FireWall-1 FAQ: Maintaining SMART Client Management Users
Please note: This content was from when I was operating my FireWall-1 FAQ site, which I stopped operating in August 2005. For some reason people still have links to this stuff on the Internet that people are still clicking on.
I am making this information available again AS IS. Given how old this information is, it is likely wildly inaccurate. I have no plans to update this information.
If you're still running versions of Check Point VPN-1/FireWall-1 where this information is still relevant to you, do yourself a favor and upgrade to a more recent release. If you happen to be running a current release and the information is useful, it's by happenstance :)
In FireWall-1 NG FP2 and above, it is possible to add/delete administrator users from the Policy Editor/Smart Dashboard application. You can also use the command line method described below. However, users created in one place don’t show up in the other.

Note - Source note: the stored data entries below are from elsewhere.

**config.mk**
```make
export PLATFORM = sky130hd
export DESIGN_NAME = ps2_keyboard_rx_flat
export DESIGN_NICKNAME = d
export VERILOG_FILES = /design/src/rtl/ps2_keyboard_rx_if.sv /design/src/rtl/ps2_keyboard_rx.sv /design/src/flat_wrapper.sv
export SDC_FILE = /design/constraint.sdc
export NUM_CORES = 1
export LEC_CHECK = 0
export BUFFER_PORTS_ARGS = -buffer_cell sky130_fd_sc_hd__buf_2
export CAP_MARGIN = 20
export CORE_MARGIN = 4
export CORE_UTILIZATION = 62
export CTS_CLUSTER_SIZE = 12
export DETAILED_ROUTE_END_ITERATION = 12
export PLACE_DENSITY = 0.86
export SETUP_SLACK_MARGIN = 0.4
export SLEW_MARGIN = 20
export SYNTH_ARGS = -nofsm -noshare
export SYNTH_HDL_FRONTEND = slang
export SYNTH_SLANG_ARGS = --single-unit
```
**constraint.sdc**
```tcl
create_clock -name clk -period 4.76 [get_ports clk]
set_input_delay 0.476 -clock clk [delete_from_list [all_inputs] [get_ports clk]]
set_output_delay 0.476 -clock clk [all_outputs]
set_load 0.01 [all_outputs]
```
**src/rtl/ps2_keyboard_rx_if.sv**
```systemverilog
// Key event handshake between the PS/2 receiver and its consumer.
//   key_code  : scan code at the FIFO head
//   key_break : head event is a key release
//   key_ext   : head event is an extended key
//   key_valid : an event is available
//   key_ready : consumer accepts the head event when key_valid is high
// master = receiver side, slave = consumer side.
interface ps2_keyboard_rx_if;
   logic [7:0] key_code;
   logic       key_break;
   logic       key_ext;
   logic       key_valid;
   logic       key_ready;

   modport master (
      output key_code, key_break, key_ext, key_valid,
      input  key_ready
   );

   modport slave (
      input  key_code, key_break, key_ext, key_valid,
      output key_ready
   );
endinterface

```
**src/rtl/ps2_keyboard_rx.sv**
```systemverilog
// PS/2 keyboard receiver: synchronises and deglitches the keyboard lines,
// checks 11-bit frames (start, odd parity, stop, inter-edge timeout),
// decodes make/break/extended events and queues them in a FWFT FIFO.
// Ports:
//   clk, rst      : system clock, asynchronous active-high reset
//   clk_kb        : PS/2 clock line (asynchronous, idle high)
//   data_kb       : PS/2 data line (asynchronous, idle high)
//   kb            : key event handshake (master side)
//   err_parity    : one-cycle pulse on parity failure
//   err_frame     : one-cycle pulse on bad start/stop bit or timeout
//   err_overflow  : one-cycle pulse when an event is dropped on a full FIFO
//   fifo_level    : number of stored events
module ps2_keyboard_rx #(
   parameter int FILTER_LEN = 4,
   parameter int TIMEOUT    = 100000,
   parameter int FIFO_DEPTH = 8
) (
   input  logic                            clk,
   input  logic                            rst,
   input  logic                            clk_kb,
   input  logic                            data_kb,
   ps2_keyboard_rx_if.master               kb,
   output logic                            err_parity,
   output logic                            err_frame,
   output logic                            err_overflow,
   output logic [$clog2(FIFO_DEPTH+1)-1:0] fifo_level
);

   localparam int FW = $clog2(FILTER_LEN);
   localparam int TW = $clog2(TIMEOUT + 1);
   localparam int PW = $clog2(FIFO_DEPTH);
   localparam int LW = $clog2(FIFO_DEPTH + 1);

   typedef enum logic [1:0] {IDLE, DATA, PARITY, STOP} state_t;

   // Stage p0/p1: two-flop synchronisers, idle-high reset value
   logic clk_p0, clk_p1, dat_p0, dat_p1;

   always_ff @(posedge clk or posedge rst) begin
      if (rst) begin
         clk_p0 <= 1'b1;
         clk_p1 <= 1'b1;
         dat_p0 <= 1'b1;
         dat_p1 <= 1'b1;
      end else begin
         clk_p0 <= clk_kb;
         clk_p1 <= clk_p0;
         dat_p0 <= data_kb;
         dat_p1 <= dat_p0;
      end
   end

   // Stage p2: clock filter and falling-edge strobe
   logic          clk_filt_p2;
   logic [FW-1:0] flt_cnt;
   logic          vld_p2;

   always_ff @(posedge clk or posedge rst) begin
      if (rst) begin
         clk_filt_p2 <= 1'b1;
         flt_cnt     <= '0;
         vld_p2      <= 1'b0;
      end else begin
         vld_p2 <= 1'b0;
         if (clk_p1 != clk_filt_p2) begin
            // FILTER_LEN-th consecutive disagreeing sample flips the level
            if (flt_cnt == FW'(FILTER_LEN - 1)) begin
               clk_filt_p2 <= clk_p1;
               flt_cnt     <= '0;
               vld_p2      <= clk_filt_p2;
            end else begin
               flt_cnt <= flt_cnt + FW'(1);
            end
         end else begin
            flt_cnt <= '0;
         end
      end
   end

   // Stage p3: frame FSM, timeout and make/break/extended decode
   state_t        state;
   logic [2:0]    bit_cnt;
   logic [7:0]    shift;
   logic          par_bit;
   logic [TW-1:0] tcnt;
   logic          ext_pend, brk_pend;
   logic          vld_p3;
   logic [7:0]    code_p3;
   logic          brk_p3, ext_p3;

   always_ff @(posedge clk or posedge rst) begin
      if (rst) begin
         state      <= IDLE;
         bit_cnt    <= '0;
         shift      <= '0;
         par_bit    <= 1'b0;
         tcnt       <= '0;
         ext_pend   <= 1'b0;
         brk_pend   <= 1'b0;
         vld_p3     <= 1'b0;
         code_p3    <= '0;
         brk_p3     <= 1'b0;
         ext_p3     <= 1'b0;
         err_parity <= 1'b0;
         err_frame  <= 1'b0;
      end else begin
         vld_p3     <= 1'b0;
         err_parity <= 1'b0;
         err_frame  <= 1'b0;

         if (vld_p2 || state == IDLE) tcnt <= '0;
         else                         tcnt <= tcnt + TW'(1);

         case (state)
            IDLE: if (vld_p2) begin
               if (!dat_p1) begin
                  state   <= DATA;
                  bit_cnt <= '0;
               end else begin
                  err_frame <= 1'b1;
                  ext_pend  <= 1'b0;
                  brk_pend  <= 1'b0;
               end
            end
            DATA: if (vld_p2) begin
               shift   <= {dat_p1, shift[7:1]};
               bit_cnt <= bit_cnt + 3'd1;
               if (bit_cnt == 3'd7) state <= PARITY;
            end
            PARITY: if (vld_p2) begin
               par_bit <= dat_p1;
               state   <= STOP;
            end
            STOP: if (vld_p2) begin
               state <= IDLE;
               if (!dat_p1) begin
                  err_frame <= 1'b1;
                  ext_pend  <= 1'b0;
                  brk_pend  <= 1'b0;
               end else if (!(^{shift, par_bit})) begin
                  // odd parity: total ones over data+parity must be odd
                  err_parity <= 1'b1;
                  ext_pend   <= 1'b0;
                  brk_pend   <= 1'b0;
               end else if (shift == 8'hE0) begin
                  ext_pend <= 1'b1;
               end else if (shift == 8'hF0) begin
                  brk_pend <= 1'b1;
               end else begin
                  vld_p3   <= 1'b1;
                  code_p3  <= shift;
                  brk_p3   <= brk_pend;
                  ext_p3   <= ext_pend;
                  ext_pend <= 1'b0;
                  brk_pend <= 1'b0;
               end
            end
            default: state <= IDLE;
         endcase

         // Inter-edge timeout abandons the partial frame
         if (state != IDLE && !vld_p2 && tcnt == TW'(TIMEOUT - 1)) begin
            state     <= IDLE;
            err_frame <= 1'b1;
            ext_pend  <= 1'b0;
            brk_pend  <= 1'b0;
         end
      end
   end

   // Stage p4: first-word-fall-through event FIFO
   logic [9:0]    mem [FIFO_DEPTH];
   logic [PW-1:0] wr_ptr, rd_ptr;
   logic [LW-1:0] level;
   logic          full, pop, wr_en, valid;
   logic [9:0]    head;

   assign valid        = (level != '0);
   assign full         = (level == LW'(FIFO_DEPTH));
   assign pop          = valid && kb.key_ready;
   // A pop in the same cycle frees the slot the full FIFO needs
   assign wr_en        = vld_p3 && (!full || pop);
   assign err_overflow = vld_p3 && full && !pop;

   always_ff @(posedge clk or posedge rst) begin
      if (rst) begin
         for (int i = 0; i < FIFO_DEPTH; i++) mem[i] <= '0;
         wr_ptr <= '0;
         rd_ptr <= '0;
         level  <= '0;
      end else begin
         if (wr_en) begin
            mem[wr_ptr] <= {code_p3, brk_p3, ext_p3};
            wr_ptr      <= wr_ptr + PW'(1);
         end
         if (pop) rd_ptr <= rd_ptr + PW'(1);
         if (wr_en && !pop)      level <= level + LW'(1);
         else if (!wr_en && pop) level <= level - LW'(1);
      end
   end

   assign head         = mem[rd_ptr];
   assign kb.key_code  = head[9:2];
   assign kb.key_break = head[1];
   assign kb.key_ext   = head[0];
   assign kb.key_valid = valid;
   assign fifo_level   = level;

endmodule

```
**src/flat_wrapper.sv**
```systemverilog
// flat-port wrapper written by rule: the top's interface ports become plain ports
module ps2_keyboard_rx_flat 
#(
   parameter int FILTER_LEN = 4,
   parameter int TIMEOUT    = 100000,
   parameter int FIFO_DEPTH = 8
)
  (clk, rst, clk_kb, data_kb, err_parity, err_frame, err_overflow, fifo_level, kb_key_code, kb_key_break, kb_key_ext, kb_key_valid, kb_key_ready);
  ps2_keyboard_rx_if kb_i ();
  input  logic clk;
  input  logic rst;
  input  logic clk_kb;
  input  logic data_kb;
  output logic err_parity;
  output logic err_frame;
  output logic err_overflow;
  output logic [$clog2(FIFO_DEPTH+1)-1:0] fifo_level;
  output wire logic [$bits(kb_i.key_code)-1:0] kb_key_code;
  output wire logic [$bits(kb_i.key_break)-1:0] kb_key_break;
  output wire logic [$bits(kb_i.key_ext)-1:0] kb_key_ext;
  output wire logic [$bits(kb_i.key_valid)-1:0] kb_key_valid;
  input wire logic [$bits(kb_i.key_ready)-1:0] kb_key_ready;
  assign kb_key_code = kb_i.key_code;
  assign kb_key_break = kb_i.key_break;
  assign kb_key_ext = kb_i.key_ext;
  assign kb_key_valid = kb_i.key_valid;
  assign kb_i.key_ready = kb_key_ready;
  ps2_keyboard_rx #(.FILTER_LEN(FILTER_LEN), .TIMEOUT(TIMEOUT), .FIFO_DEPTH(FIFO_DEPTH)) u_core (.clk(clk), .rst(rst), .clk_kb(clk_kb), .data_kb(data_kb), .kb(kb_i), .err_parity(err_parity), .err_frame(err_frame), .err_overflow(err_overflow), .fifo_level(fifo_level));
endmodule
```
==> flow_summary.json <==
{
  "status": "completed",
  "place.port_buffers": 22,
  "max_stage_delay_ns": 1.05,
  "clkPwrFrac": 0.386,
  "fmax_mhz": 307,
  "drv_cap": 0,
  "critPathRequiredTime_ns": 4.28,
  "dp_hpwl_um": 8770,
  "whs_ns": 0.0532,
  "finalCritPeriodShare": 0.685,
  "post_cts_buffers": 0,
  "synth_commonest_cells": "dfrtp_1 (139), mux2_2 (98), nor2_1 (32)",
  "rows": 38,
  "hold_violations": 0,
  "finalSetupViolCount": 0,
  "synth.largest_area_cell": "dfrtp_1",
  "synthTopCellsByArea": "dfrtp_1 (51%), mux2_2 (16%), mux4_2 (6.6%)",
  "drive_above_1_share": 0.337,
  "syn_avg_cell_area_um2": 12.8,
  "clkSinkCount": 144,
  "antenna_found_initial": 0,
  "grt_first_pass_wirelength_um": 23300,
  "rsz0062_at_grt": "false",
  "critical_path.top_delay_family": "flip-flops",
  "initialDrtViolationCount": 311,
  "initial_core_util": 0.634,
  "intPower_mw": 2.46,
  "route.detailed.drc": 0,
  "nFillCells": 671,
  "synthesis.nets": 554,
  "cp_data_arrival_time_ns": 2.78,
  "cpMaxStageDelayCell": "dfrtp_1",
  "area_growth_pct": 11.8,
  "viasPerCell": 6.19,
  "drtAntennaViolNets": 0,
  "relSlewSlack": 0.283,
  "wire_per_inst_um": 19.8,
  "crit_chain": "buf_4, mux4_2, mux2_2, buf_2",
  "cts-buffers-inserted": 17,
  "total_power_mw": 3.46,
  "yosysWarnings": 0,
  "synth_top_area_share": 0.506,
  "synth_cells": 535,
  "ys_seq_area_frac": 0.525,
  "seqPwrFrac": 0.425,
  "p_leak_nw": 3.61,
  "dieWidth_um": 113,
  "crit_type": "register to output port",
  "worstMarginPinSlew_ns": 1.08,
  "slew_viol_final": 0,
  "crit_path_end_kind": "output port",
  "drt_pass1_iterations": 4,
  "io_pins": 23,
  "switching_share": 0.290,
  "postSynth.asyncResetShare": 1.00,
  "first_global_vias": 4662,
  "cts_resized": 0,
  "synthFlopType": "dfrtp_1",
  "clk_pin_slew_ns": 0.06,
  "gp_congestion": 0.787,
  "vias": 4339,
  "die_h_um": 113,
  "grt_max_degree": 101,
  "synth.most_common_cell": "dfrtp_1",
  "pwr-share-comb": 0.189,
  "p_switching_mw": 1.00,
  "yosys.cell_types.count": 52,
  "skew_ns": 0.00966,
  "routed_wl_um": 13900,
  "postCtsHoldBufs": 0,
  "power_density_nw_per_um2": 450,
  "grt-ovfl-total": 0,
  "synth_seq_cells": 144,
  "tns_ns": 0,
  "core_area_um2": 10800,
  "antenna_cells": 0,
  "path_buf_inv": 2,
  "die_area_um2": 12800,
  "vdd_drop_max_mv": 0.309,
  "final.min_clock_period_ns": 3.26,
  "nNetsFinal": 567,
  "cts_tree": "yes",
  "crit_path_start_kind": "register",
  "clk_latency_ns": 0.52,
  "cp_max_fo": 19,
  "synth-edff-count": 0,
  "cts_root_buffer": "clkbuf_8",
  "synth_area_um2": 6870,
  "cts_max_level": 4,
  "clock_path_buffers": 2,
  "track_usage": 0.234,
  "min_path_type": "input pin to register"
}
per-stage QoR:
step	setup slack (ns)	instances	util	instance area (µm²)
2_1_floorplan	0.426	535	-	6870
3_5_place_dp	1.86	669	0.653	7080
6_report	1.50	701	0.709	7680
3_3_place_gp	2.04	669	0.653	7080
5_1_grt	1.36	701	0.709	7680
4_1_cts	1.46	701	0.709	7680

In FireWall-1 4.1 and earlier, use the command “fwm” to do this (on NT, this is “fw fwm”). The command line flags given to fwm are as follows (relevant to 4.0 and 4.1):
Command Option Description
----------------------------------------------------------------------------------------
-a foo Adds or updates the user name ‘foo’
-wX Sets permissions for this user. X can be:
w: Read/Write (all permissions)
u: User Edit (read-only for all others)
r: Read-Only (can view rulebases and objects)
m: Monitor Only (cannot use Policy Editor, but can use the other apps)
lxxxxxxxx: Specific permissions (4.1 and above). See below.
-s abc123 Sets the user’s password to “abc123” (requires –a)
-r foo Removes the user ‘foo’
-p Prints a list of administrative (GUI) users
-g rulebase.W Imports the file rulebase.W into the rulebases.fws file, which contains all
the rulebases on your management console.
Specific permissions is an 8-digit hexadecimal number that is determined by which “permissions” you want to give the user. Start with a binary number, 0 being the least significant bit. For each permission you want to give the user, set the appropriate bit to 1. Convert the resulting binary number into hexadecimal.
Bit Description
-------------------------------------
0 Log Viewer Read
1 Log Viewer Read/Write
2 System Status
4 Edit User Database
6 Security Policy Rules Read
7 Security Policy Rules Read/Write
9 Bandwidth Rules Read
10 Bandwidth Rules Read/Write
12 Compression Rules Read
13 Compression Rules Read/Write
15 Redundant Policy Read
16 Redundant Policy Read/Write
18 Objects Write
20 CE (Log Consolidator)
22 Reporting Tool Read
23 Reporting Tool Read/Write
For example, if you wanted read-only access to the log viewer, system status viewer, and policy editor, bits 0, 2, and 5 would be ones, everything else would be a zero. This is equal to 45 in hexadecimal, i.e. you’d use 00000045.